§ **Material for this exercise**
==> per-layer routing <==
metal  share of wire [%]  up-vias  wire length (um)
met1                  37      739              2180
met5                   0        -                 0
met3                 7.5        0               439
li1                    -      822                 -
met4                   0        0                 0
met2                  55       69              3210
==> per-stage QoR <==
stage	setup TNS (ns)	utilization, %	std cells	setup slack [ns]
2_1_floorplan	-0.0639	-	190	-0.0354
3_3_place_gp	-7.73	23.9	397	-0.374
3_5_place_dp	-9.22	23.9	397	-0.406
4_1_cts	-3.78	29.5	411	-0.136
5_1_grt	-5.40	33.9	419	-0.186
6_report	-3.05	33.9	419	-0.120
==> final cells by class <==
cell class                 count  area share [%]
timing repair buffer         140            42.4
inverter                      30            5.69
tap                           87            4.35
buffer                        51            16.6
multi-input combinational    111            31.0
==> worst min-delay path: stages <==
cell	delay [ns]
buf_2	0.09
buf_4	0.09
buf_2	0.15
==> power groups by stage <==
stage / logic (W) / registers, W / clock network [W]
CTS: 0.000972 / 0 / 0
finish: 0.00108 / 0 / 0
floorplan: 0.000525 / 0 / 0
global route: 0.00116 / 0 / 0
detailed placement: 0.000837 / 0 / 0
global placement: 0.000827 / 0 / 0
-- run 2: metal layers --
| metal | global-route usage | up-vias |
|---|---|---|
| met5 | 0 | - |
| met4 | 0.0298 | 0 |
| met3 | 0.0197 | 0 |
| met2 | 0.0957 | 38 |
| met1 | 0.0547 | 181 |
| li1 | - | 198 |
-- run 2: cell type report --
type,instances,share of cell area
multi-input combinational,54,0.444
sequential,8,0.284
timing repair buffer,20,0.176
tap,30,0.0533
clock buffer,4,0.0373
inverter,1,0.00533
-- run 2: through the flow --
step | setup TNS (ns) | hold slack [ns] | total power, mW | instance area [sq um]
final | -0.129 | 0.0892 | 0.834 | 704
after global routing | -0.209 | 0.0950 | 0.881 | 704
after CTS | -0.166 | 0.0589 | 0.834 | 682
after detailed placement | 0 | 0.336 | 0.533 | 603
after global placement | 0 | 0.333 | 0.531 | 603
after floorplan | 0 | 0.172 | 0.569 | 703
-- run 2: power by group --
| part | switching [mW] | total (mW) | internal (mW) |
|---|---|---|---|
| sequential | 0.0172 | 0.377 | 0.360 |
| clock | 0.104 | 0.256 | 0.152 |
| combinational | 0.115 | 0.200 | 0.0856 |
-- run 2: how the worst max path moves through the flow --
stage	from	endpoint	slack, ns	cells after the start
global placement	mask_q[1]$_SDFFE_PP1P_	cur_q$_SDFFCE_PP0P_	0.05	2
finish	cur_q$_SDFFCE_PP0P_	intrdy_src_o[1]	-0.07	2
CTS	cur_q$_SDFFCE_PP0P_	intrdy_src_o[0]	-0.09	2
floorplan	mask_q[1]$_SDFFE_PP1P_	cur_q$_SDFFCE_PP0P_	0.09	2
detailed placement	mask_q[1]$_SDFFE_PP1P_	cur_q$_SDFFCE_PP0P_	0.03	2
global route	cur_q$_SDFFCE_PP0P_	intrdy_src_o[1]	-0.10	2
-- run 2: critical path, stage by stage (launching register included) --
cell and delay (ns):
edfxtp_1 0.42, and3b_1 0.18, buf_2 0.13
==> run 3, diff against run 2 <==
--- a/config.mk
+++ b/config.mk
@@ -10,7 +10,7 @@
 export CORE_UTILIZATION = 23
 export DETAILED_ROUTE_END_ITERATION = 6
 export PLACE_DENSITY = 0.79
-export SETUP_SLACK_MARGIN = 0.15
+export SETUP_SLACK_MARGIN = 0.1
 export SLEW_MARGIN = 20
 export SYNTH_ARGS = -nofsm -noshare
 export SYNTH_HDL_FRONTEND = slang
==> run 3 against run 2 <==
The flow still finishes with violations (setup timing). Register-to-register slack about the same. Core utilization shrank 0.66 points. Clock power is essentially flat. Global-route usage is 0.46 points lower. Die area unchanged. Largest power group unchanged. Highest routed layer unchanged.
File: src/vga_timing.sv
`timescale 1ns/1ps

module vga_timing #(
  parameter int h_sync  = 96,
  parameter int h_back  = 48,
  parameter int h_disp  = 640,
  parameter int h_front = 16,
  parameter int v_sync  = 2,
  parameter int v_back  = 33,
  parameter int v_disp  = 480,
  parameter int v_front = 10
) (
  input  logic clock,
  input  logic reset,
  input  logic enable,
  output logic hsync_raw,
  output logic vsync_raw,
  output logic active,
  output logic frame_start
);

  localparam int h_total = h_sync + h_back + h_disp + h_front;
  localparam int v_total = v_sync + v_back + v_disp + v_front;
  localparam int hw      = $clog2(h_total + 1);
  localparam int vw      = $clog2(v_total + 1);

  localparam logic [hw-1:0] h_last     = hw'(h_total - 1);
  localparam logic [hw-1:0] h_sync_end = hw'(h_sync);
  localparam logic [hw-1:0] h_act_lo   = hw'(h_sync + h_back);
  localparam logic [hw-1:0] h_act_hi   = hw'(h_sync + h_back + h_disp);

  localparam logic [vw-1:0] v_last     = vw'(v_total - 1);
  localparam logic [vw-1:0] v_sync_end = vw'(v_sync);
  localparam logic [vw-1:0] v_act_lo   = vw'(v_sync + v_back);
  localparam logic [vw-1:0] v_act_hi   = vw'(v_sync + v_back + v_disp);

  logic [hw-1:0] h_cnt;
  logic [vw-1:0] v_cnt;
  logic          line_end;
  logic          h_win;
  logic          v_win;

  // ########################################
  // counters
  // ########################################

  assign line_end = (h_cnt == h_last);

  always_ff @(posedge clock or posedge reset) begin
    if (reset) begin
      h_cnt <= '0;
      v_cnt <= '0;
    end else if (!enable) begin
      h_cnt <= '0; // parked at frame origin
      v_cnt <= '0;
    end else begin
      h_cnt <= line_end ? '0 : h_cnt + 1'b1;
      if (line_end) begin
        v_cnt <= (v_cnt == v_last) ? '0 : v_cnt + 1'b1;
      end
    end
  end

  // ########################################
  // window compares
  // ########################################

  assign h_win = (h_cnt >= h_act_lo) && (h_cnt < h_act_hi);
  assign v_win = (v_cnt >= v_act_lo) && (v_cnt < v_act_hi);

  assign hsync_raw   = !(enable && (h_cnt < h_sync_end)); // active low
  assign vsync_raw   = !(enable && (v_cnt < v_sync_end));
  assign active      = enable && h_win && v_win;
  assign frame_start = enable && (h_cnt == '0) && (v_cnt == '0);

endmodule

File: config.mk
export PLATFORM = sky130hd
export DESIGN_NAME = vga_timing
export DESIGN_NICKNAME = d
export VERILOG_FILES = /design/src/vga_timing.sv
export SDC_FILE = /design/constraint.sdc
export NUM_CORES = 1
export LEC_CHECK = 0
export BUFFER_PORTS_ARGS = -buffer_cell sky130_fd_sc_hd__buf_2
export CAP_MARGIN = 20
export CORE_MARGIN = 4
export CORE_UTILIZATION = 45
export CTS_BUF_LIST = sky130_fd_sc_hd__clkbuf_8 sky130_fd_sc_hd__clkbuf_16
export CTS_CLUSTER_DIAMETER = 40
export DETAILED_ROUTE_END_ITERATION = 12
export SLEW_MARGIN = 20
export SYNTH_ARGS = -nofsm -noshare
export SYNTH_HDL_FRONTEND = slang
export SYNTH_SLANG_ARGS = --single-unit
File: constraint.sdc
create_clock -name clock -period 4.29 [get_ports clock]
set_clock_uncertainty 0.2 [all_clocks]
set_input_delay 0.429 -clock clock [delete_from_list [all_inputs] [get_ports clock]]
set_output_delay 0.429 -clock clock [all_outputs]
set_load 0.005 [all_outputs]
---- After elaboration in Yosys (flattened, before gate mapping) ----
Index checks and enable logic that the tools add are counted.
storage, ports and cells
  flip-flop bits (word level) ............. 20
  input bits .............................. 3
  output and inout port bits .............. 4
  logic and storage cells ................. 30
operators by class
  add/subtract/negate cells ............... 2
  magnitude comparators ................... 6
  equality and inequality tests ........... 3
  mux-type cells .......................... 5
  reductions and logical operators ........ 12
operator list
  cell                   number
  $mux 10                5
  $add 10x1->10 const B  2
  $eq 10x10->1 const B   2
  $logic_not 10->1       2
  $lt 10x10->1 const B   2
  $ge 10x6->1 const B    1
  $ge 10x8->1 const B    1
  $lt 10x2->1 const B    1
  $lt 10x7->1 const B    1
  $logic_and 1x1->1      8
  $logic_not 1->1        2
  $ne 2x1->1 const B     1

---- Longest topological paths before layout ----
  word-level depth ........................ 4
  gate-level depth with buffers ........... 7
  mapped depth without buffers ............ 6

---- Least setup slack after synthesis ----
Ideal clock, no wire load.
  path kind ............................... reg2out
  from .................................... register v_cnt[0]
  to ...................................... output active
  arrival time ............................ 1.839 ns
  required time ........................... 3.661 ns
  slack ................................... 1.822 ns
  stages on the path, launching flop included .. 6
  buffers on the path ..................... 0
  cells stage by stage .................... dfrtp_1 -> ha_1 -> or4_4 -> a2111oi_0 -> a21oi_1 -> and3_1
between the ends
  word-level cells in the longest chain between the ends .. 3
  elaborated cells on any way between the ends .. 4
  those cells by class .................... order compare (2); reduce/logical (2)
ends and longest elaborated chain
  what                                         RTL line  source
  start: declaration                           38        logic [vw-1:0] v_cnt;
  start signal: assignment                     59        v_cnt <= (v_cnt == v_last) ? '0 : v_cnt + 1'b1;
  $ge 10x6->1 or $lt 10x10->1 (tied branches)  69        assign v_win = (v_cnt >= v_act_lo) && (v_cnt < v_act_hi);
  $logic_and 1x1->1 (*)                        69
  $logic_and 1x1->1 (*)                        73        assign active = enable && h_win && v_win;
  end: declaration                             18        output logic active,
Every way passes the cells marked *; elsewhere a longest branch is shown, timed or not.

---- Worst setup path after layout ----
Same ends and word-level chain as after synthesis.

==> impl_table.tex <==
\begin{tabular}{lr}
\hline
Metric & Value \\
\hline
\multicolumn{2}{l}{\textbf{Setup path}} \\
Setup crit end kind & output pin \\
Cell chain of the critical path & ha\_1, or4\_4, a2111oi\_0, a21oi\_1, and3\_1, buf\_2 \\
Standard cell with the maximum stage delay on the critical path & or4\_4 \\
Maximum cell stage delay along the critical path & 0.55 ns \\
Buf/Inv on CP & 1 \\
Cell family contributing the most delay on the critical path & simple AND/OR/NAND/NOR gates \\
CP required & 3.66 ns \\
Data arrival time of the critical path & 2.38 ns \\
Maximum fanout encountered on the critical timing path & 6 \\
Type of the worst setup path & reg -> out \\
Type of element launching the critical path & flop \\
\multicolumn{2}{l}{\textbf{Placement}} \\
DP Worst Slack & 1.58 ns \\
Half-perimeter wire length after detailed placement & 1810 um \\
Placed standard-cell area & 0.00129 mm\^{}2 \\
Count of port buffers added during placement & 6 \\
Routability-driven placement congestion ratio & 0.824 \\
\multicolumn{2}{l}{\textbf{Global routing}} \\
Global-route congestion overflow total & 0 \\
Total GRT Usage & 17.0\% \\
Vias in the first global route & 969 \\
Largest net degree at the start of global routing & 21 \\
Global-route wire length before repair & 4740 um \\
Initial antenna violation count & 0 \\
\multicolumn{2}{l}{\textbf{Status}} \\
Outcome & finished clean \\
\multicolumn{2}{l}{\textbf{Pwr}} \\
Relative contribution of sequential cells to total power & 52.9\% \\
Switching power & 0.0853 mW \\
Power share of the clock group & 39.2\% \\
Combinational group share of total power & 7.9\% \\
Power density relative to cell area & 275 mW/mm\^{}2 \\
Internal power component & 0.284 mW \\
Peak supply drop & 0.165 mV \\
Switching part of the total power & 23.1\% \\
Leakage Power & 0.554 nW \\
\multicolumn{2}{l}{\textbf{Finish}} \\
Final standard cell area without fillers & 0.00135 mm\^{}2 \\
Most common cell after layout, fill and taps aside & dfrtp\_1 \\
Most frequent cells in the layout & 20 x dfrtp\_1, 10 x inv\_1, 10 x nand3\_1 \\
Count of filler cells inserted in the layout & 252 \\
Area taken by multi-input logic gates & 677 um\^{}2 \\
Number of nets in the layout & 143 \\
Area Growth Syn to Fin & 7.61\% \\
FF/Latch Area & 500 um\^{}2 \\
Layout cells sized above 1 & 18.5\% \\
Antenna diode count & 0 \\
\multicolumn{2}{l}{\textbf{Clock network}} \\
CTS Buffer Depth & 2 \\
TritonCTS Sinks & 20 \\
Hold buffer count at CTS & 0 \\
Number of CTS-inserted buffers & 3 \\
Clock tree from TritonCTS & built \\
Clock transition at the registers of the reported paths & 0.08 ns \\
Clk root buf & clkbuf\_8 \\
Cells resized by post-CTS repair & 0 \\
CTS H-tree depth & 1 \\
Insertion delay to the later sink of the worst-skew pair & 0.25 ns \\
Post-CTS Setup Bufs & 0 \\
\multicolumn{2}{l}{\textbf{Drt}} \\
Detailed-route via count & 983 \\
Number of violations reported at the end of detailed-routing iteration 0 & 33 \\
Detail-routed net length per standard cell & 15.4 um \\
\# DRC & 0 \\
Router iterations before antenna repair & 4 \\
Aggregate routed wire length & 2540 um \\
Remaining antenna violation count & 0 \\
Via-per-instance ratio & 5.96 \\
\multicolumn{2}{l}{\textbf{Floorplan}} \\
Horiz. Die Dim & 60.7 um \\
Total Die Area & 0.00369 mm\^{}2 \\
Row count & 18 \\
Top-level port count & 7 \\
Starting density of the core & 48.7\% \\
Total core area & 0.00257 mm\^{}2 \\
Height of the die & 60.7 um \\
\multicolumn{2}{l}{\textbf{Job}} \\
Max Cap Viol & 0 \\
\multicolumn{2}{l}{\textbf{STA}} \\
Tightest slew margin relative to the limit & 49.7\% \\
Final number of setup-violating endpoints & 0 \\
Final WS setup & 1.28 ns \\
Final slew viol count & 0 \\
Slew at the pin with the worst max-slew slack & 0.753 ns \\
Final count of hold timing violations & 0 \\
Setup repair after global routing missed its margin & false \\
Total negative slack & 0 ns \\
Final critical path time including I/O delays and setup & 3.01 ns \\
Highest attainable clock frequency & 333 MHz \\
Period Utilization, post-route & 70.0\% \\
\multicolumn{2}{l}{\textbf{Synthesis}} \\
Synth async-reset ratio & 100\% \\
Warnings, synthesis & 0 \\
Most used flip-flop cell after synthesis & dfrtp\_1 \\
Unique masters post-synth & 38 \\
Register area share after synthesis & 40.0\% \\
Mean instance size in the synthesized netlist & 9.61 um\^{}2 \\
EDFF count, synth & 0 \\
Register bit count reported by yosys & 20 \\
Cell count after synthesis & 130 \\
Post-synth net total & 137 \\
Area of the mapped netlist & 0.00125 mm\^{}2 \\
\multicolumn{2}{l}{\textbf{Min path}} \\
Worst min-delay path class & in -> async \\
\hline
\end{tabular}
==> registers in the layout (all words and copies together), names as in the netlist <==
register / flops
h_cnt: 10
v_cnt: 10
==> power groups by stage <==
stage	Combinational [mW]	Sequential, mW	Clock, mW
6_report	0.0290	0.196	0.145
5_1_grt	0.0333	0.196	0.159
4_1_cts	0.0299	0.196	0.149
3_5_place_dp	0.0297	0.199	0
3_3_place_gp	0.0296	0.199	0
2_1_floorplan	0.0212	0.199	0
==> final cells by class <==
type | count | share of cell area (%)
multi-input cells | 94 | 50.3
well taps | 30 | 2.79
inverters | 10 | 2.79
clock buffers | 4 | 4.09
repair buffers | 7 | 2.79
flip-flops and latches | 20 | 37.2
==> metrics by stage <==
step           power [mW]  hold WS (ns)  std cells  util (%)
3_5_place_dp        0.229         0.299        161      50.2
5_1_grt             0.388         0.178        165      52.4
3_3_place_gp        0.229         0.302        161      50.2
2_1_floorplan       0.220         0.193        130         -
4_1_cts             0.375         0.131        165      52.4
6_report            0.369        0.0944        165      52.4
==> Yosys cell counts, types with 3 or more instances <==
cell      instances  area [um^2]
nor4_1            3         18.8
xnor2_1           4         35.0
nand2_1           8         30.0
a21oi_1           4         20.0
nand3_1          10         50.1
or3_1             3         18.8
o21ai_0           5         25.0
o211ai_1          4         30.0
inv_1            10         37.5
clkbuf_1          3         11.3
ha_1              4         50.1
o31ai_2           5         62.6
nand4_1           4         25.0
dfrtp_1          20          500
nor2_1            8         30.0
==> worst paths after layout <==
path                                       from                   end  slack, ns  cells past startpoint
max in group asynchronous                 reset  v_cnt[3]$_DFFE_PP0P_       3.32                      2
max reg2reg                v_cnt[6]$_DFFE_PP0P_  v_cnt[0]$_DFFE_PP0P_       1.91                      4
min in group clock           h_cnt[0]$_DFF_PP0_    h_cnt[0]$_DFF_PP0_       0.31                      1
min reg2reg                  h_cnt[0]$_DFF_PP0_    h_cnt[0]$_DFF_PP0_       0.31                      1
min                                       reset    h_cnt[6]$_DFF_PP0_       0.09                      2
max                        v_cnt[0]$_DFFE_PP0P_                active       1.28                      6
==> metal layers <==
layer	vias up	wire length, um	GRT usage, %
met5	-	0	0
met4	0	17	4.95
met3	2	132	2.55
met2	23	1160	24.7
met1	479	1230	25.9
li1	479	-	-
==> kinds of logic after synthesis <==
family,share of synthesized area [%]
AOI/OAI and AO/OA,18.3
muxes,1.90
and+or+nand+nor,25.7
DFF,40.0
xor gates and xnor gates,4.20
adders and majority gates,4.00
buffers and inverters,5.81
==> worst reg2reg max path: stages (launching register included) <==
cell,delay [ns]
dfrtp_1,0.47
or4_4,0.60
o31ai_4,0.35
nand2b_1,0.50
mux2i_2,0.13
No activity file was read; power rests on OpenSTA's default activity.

§ **Task instructions**
Using the records above, say how many lines contain the string "through"; offer no other text.

§ **Solution to this exercise**
2